Mowing the lawn is an approach designed to keep a problem under control. For Israel, this strategy failed catastrophically on 7 October, when Islamist terrorists launched the deadliest single attack in Israel’s 75-year history. It was the greatest loss of Jewish life since the Holocaust. Targeted at civilians, young and old, it was an event of singular brutality: a 91-year-old woman was killed and dragged around her kibbutz behind a motorbike; the body of a man of 80 was found “diced” up by a garden spade.
Back in 2014, in that column, I noted that there are six classic criteria for a just war. These include: your cause must be just; you must act with good intentions; you must have legal authority; you must have tried other ways of resolving the problem first. Most problematically for Israel, the means that you use must be in proportion to the end that you seek to achieve.
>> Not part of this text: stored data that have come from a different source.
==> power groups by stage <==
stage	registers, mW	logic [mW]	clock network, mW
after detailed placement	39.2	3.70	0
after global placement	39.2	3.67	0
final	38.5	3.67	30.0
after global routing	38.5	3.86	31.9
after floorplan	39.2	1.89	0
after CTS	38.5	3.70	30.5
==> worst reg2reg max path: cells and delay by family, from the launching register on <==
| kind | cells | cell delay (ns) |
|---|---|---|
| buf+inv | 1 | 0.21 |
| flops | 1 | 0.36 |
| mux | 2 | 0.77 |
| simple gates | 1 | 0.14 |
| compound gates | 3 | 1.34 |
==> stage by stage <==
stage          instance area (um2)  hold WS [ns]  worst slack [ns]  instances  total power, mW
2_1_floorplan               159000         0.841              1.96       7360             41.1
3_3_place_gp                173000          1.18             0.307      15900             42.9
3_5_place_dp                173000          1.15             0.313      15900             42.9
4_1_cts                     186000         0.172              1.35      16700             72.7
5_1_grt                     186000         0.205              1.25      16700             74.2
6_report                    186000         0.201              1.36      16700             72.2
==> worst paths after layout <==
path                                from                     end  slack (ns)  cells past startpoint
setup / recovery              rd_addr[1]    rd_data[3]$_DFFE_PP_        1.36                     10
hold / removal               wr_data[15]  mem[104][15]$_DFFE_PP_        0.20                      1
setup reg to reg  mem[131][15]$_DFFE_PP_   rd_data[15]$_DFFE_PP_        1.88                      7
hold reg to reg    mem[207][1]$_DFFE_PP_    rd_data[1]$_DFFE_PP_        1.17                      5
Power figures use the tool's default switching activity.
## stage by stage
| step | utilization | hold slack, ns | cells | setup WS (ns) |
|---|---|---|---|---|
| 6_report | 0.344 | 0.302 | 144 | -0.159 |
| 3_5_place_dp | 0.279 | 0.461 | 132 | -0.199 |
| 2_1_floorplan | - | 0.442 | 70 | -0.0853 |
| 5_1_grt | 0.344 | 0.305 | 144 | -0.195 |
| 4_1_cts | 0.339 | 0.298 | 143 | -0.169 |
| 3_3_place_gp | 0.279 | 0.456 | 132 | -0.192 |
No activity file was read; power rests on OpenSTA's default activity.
interface skte_out_if import skte_pkg::*; ();
  logic                valid;
  logic                ready;
  logic [STATUS_W-1:0] status;
  logic [POS_W-1:0]    position;
  logic [KEY_W-1:0]    read_key;
  logic [CNT_W-1:0]    entry_count;
  logic [KEY_W-1:0]    largest_key;

  modport source (output valid, status, position, read_key, entry_count, largest_key,
                  input ready);
  modport sink   (input valid, status, position, read_key, entry_count, largest_key,
                  output ready);
endinterface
Despite the sheer scale of the attack in which around 1200 civilians were murdered, that problem remains for Israel. Bodies recovered in Gaza during this week’s hostage-swap truce brought the number of Palestinian dead to more than 15,000, many of them children and babies. More than 60 per cent of homes have been reduced to rubble, and there has been widespread damage to roads, power networks, water tanks, pipes, and sewers. As a result, more people could now die from disease than from bombings, the World Health Organization has warned.
Some might object that just-war theory, most systematically set out by Thomas Aquinas, is fundamentally a Christian notion. But notions of “an eye for an eye” will leave too many on both sides unable to see — and the Thomist just-war criteria have a practical as well as an ethical logic.
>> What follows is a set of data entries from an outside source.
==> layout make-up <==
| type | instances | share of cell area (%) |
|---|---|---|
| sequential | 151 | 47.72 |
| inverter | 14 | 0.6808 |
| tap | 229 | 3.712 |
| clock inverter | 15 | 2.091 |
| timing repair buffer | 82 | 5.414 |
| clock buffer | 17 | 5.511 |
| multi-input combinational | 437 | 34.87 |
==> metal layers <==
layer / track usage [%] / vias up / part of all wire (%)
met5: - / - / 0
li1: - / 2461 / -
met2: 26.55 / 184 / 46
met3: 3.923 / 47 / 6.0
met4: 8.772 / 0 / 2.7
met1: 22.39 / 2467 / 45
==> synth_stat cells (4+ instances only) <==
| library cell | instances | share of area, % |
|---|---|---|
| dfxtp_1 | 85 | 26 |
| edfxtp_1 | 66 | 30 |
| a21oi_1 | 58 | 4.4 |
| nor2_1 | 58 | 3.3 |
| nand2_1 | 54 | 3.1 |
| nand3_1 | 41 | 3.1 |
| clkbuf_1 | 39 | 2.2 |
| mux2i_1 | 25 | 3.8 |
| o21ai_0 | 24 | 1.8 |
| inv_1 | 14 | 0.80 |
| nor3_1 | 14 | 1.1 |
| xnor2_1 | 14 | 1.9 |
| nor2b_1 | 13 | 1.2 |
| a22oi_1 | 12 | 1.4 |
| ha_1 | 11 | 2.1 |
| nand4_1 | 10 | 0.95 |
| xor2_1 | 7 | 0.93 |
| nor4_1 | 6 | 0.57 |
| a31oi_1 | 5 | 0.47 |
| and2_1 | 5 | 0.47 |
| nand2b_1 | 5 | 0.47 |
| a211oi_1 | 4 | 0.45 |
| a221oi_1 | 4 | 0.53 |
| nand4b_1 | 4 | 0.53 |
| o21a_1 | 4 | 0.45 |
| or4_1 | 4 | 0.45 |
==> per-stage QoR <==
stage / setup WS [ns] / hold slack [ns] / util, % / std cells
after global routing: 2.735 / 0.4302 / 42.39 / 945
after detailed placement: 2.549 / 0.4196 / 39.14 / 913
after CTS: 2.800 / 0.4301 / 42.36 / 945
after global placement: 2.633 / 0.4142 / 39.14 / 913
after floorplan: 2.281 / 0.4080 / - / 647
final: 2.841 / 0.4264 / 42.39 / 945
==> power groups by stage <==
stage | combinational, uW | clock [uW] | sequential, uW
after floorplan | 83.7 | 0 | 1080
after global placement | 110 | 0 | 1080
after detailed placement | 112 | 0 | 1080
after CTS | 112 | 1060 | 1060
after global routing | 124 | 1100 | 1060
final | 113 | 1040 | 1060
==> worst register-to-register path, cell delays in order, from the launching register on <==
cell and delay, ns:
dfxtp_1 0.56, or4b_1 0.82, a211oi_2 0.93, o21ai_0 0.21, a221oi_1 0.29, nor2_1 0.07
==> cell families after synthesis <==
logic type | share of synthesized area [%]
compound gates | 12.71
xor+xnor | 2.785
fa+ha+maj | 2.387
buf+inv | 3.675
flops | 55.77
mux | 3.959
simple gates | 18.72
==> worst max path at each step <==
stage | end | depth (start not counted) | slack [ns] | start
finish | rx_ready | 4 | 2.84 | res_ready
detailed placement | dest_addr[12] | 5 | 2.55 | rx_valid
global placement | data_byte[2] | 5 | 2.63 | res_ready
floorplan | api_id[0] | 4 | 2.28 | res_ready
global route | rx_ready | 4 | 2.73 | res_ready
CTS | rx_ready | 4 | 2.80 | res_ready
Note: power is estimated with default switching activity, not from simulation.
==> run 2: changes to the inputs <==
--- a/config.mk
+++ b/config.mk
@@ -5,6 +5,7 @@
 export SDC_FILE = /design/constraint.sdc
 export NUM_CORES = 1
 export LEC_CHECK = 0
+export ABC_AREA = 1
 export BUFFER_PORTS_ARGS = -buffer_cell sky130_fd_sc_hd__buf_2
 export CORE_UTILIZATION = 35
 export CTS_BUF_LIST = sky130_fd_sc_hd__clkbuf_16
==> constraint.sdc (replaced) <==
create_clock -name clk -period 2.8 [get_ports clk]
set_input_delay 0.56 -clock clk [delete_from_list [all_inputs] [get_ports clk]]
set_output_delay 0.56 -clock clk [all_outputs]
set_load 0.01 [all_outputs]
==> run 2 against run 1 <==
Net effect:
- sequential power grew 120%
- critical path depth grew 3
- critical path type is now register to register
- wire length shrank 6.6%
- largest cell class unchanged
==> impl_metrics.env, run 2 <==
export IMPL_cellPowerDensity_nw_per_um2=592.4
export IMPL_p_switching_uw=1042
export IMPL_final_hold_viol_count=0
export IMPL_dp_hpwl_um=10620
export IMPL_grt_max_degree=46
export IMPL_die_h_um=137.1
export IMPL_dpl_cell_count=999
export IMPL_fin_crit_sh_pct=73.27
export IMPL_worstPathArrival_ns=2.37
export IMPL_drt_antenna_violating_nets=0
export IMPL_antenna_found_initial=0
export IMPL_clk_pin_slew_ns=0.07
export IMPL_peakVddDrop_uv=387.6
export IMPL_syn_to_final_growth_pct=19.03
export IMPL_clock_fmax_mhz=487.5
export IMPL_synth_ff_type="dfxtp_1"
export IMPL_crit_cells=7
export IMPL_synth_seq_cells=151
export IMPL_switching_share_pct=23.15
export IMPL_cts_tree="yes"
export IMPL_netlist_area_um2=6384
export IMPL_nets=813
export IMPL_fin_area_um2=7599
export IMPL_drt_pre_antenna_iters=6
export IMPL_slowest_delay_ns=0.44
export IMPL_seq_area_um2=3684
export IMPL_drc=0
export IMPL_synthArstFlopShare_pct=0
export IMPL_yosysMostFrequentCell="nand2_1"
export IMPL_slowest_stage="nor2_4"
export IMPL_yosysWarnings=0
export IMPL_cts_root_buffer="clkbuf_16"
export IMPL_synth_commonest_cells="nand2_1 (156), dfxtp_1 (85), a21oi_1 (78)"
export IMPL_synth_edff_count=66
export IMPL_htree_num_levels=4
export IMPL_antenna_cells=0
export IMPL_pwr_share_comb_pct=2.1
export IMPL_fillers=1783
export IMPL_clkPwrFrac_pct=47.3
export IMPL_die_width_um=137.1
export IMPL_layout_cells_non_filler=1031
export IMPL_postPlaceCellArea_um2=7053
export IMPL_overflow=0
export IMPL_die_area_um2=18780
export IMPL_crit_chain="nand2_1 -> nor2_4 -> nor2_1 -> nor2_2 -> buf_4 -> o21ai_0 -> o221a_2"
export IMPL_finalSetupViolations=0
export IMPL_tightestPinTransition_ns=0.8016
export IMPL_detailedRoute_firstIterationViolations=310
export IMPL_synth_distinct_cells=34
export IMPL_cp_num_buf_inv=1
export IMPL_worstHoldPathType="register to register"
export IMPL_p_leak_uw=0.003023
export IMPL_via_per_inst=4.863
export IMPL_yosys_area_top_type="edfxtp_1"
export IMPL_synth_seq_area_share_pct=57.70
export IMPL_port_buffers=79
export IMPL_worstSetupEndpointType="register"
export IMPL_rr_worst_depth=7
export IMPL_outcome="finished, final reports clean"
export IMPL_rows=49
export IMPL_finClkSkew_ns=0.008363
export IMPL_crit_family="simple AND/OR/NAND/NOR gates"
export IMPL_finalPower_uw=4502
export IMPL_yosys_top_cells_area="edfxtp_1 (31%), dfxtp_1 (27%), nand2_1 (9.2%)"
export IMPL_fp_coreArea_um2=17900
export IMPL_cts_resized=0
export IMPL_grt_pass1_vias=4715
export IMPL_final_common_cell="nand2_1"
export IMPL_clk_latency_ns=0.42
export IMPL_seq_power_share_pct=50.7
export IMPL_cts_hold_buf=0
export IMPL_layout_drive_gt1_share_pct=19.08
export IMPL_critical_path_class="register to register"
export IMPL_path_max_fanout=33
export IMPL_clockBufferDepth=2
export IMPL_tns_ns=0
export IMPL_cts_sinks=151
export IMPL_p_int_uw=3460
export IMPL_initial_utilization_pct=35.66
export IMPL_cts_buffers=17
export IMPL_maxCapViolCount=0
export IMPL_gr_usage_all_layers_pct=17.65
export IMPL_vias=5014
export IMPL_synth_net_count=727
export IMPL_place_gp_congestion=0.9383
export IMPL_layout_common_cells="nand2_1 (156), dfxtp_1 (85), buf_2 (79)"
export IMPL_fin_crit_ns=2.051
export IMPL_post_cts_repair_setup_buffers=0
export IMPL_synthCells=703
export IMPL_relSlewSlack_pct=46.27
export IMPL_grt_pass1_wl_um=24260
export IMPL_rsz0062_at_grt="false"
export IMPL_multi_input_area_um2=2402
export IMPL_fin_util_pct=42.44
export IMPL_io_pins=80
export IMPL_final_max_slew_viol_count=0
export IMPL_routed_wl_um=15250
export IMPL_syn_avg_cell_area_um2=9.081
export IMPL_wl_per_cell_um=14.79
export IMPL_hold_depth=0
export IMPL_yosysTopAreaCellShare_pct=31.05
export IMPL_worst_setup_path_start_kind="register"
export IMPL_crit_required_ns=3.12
The problem with mowing the lawn is that, before too long, the grass grows back again. There is clearly now a new visceral determination on the part of many Israelis to extirpate Hamas, so as to put an end to the heightened sense of insecurity which has seized the previously confident Jewish homeland.
Yet the disproportionate destruction rained down on Gaza will surely create a new violent generation among Palestinians resolved to fight fire with fire. Already, the green flag of Hamas is being unfurled in the Israeli-occupied West Bank, where, recently, some 200 Palestinians have been killed by Israeli soldiers and settlers. And far more Palestinians have been detained or rounded up than have been released in hostage swaps.
Without a safety valve, Gaza is bound to explode yet again. Once all the killing is done, Israel will have to work out how to rebuild Gaza — and what to do with two million Palestinians. That will be a far trickier task than carpet-bombing the entire area. But, without it, the past will remain present — not merely on the internet, but in the daily lives of Israelis and Palestinians alike.